For the Beatles’ first and best full-length movie, Richard Lester directs a cunning, cheerfully anarchic black-and-white documentary-style musical fantasy spun around a supposedly typical day and a night in the life of the Beatles. Both silly and corny as well as truly witty, Alun Owen’s inventively absurdist screenplay is a hoot.
A Hard Day’s Night is so vibrant, endearing and magnetic that you almost believe it is all for real, not staged at all. And now it is a sharply focused glimpse at the moment Britain finally started to leave austerity behind and enter the swinging sixties. It’s influenced by the French New Wave, Lester’s TV advert work, the British TV and music hall slapstick comedy tradition, and documentary film-making, but they all come seamlessly together to provide a unique style of its own.
As the Hard Day’s Night title track rolls, John Lennon, George Harrison, Paul McCartney and Ringo Starr are mobbed by screaming fans while they run to catch a train from their home town of Liverpool for London, with their manager, his assistant and Paul’s granddad also aboard.
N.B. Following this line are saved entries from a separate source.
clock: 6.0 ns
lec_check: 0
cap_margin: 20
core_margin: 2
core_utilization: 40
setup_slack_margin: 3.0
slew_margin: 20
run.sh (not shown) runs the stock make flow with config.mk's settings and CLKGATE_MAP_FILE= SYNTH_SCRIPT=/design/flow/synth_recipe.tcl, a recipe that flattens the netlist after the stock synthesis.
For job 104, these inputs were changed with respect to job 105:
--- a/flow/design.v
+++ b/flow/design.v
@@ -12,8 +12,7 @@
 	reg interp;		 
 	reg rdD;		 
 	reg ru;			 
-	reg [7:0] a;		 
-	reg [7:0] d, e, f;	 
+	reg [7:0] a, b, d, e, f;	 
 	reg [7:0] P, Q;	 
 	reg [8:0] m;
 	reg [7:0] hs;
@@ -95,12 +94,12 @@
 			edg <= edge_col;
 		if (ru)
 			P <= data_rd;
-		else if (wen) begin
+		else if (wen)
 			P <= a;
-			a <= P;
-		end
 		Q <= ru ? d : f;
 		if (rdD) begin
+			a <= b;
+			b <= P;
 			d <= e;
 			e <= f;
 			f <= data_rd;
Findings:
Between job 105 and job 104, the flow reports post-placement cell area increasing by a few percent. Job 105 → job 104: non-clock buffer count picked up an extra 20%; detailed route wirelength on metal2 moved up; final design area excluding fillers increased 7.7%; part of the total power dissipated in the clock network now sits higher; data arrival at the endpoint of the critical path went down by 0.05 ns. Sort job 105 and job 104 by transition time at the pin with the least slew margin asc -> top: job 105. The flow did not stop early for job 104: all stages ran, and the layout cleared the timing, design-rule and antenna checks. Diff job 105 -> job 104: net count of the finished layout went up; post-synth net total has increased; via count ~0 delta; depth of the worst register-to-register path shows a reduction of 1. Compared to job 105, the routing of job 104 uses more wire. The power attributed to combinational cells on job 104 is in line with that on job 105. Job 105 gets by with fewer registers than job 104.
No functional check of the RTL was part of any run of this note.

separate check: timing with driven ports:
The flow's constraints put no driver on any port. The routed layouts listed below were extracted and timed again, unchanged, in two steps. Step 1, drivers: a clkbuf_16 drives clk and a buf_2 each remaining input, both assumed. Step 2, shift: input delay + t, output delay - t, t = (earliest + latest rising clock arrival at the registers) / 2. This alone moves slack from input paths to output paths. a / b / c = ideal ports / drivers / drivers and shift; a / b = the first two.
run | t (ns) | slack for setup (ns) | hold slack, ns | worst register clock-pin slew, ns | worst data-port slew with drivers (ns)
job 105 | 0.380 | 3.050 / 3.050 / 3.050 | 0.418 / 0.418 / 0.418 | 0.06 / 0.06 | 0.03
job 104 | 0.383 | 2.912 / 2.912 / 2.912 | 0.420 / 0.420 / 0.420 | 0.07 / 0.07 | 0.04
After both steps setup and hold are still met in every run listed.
Context: an optimization exercise on an open-source flow, tuned for small area and few clock cycles. The choices shown serve that exercise and are no tape-out recipe.
In this exercise RTL edits were held to simulation tests only and were not proved equivalent to the original.
Power is estimated from default activity; no workload was simulated.

File: flow/pre_resize.tcl
# Downsize cells off the critical paths before repair_design.
set_dont_use $::env(DONT_USE_CELLS)
estimate_parasitics -placement
repair_timing -verbose -recover_power 100
File: flow/run.sh
#!/bin/bash
# The standard layout, with these changes:
# - synthesis is the standard one (synth_recipe.tcl, run by flow/synth.tcl)
#   except that ABC maps the combinational logic with flow/abc.script, an
#   area-oriented mapping (amap); the flip-flops are mapped before ABC runs,
#   so they are the standard synthesis's;
# - every port is buffered by the smallest buffer (sky130_fd_sc_hd__buf_1)
#   instead of the one buffer_ports picks by default;
# - the floorplan does not resize cells for timing estimated with wire-load
#   models (REMOVE_ABC_BUFFERS=1; ABC inserted no buffers to remove);
# - clock tree synthesis adds no dummy loads to balance the leaf buffers
#   (CTS_ARGS: the standard arguments plus -dont_use_dummy_load);
# - before the placement's repair_design, cells off the critical paths are
#   downsized (repair_timing -recover_power, flow/pre_resize.tcl).
set -euo pipefail
here=$(pwd)
bash standard.sh "SYNTH_SCRIPT=$here/flow/synth.tcl" \
  "FLOW_SYNTH_TCL=$here/synth_recipe.tcl" "MY_ABC_SCRIPT=$here/flow/abc.script" \
  "BUFFER_PORTS_ARGS=-buffer_cell sky130_fd_sc_hd__buf_1" \
  "PRE_RESIZE_TCL=$here/flow/pre_resize.tcl" REMOVE_ABC_BUFFERS=1 \
  "CTS_ARGS=-sink_clustering_enable -repair_clock_nets -dont_use_dummy_load -buf_list sky130_fd_sc_hd__clkbuf_8 -sink_clustering_size 16 -sink_clustering_max_diameter 60" \
  finish > make_finish.log 2>&1
File: flow/synth.tcl
# The standard synthesis (synth_recipe.tcl), with ABC's script replaced.
proc abc {args} {
  set i [lsearch -exact $args -script]
  if { $i >= 0 } {
    lset args [expr {$i + 1}] $::env(MY_ABC_SCRIPT)
  }
  puts "abc with script $::env(MY_ABC_SCRIPT)"
  yosys abc {*}$args
}
source $::env(FLOW_SYNTH_TCL)
File: flow/abc.script
strash
dch -f
amap
topo
File: standard.sh
#!/bin/bash
# synth_recipe.tcl (not shown) runs the flow's synth.tcl, then flattens the netlist and writes it again
# the make line also repeats each setting of config.mk as NAME=value (left out here)
make -C /OpenROAD-flow-scripts/flow DESIGN_CONFIG=/design/flow/config.mk WORK_HOME=/design/flow/orfs CLKGATE_MAP_FILE= SYNTH_SCRIPT=/design/flow/synth_recipe.tcl "${@:-finish}"
File: constraint.sdc
create_clock -name core_clock -period 4.0 [get_ports {clk}]
set_input_delay 0.8000 -clock core_clock [delete_from_list [all_inputs] [get_ports {clk}]]
set_output_delay 0.8000 -clock core_clock [all_outputs]
set_load 0.01 [all_outputs]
Hilariously daft capers ensue, with granddad bribing a hotel butler for his black clothes to use Ringo’s invite to go to a casino, Ringo slipping out to wander along the Thames, John disagreeing with a TV producer and the lads all ending up in a police station. The escapades all build up to the film’s climax of their big concert for a TV broadcast, with (mostly) young girls in the theatre screaming truly madly at the Fab Four.
There’s an outstanding support cast for British stalwarts of the era. Norman Rossington plays their exasperated manager and Wilfrid Brambell plays Paul McCartney’s troublesome granddad. Other treasured surefire comedy performers back the Fab Four, including Victor Spinetti as a harassed and disgruntled TV producer, John Junkin as the manager’s assistant Shake, Anna Quayle as Millie and Deryck Guyler as the police station desk sergeant. All of them give great value.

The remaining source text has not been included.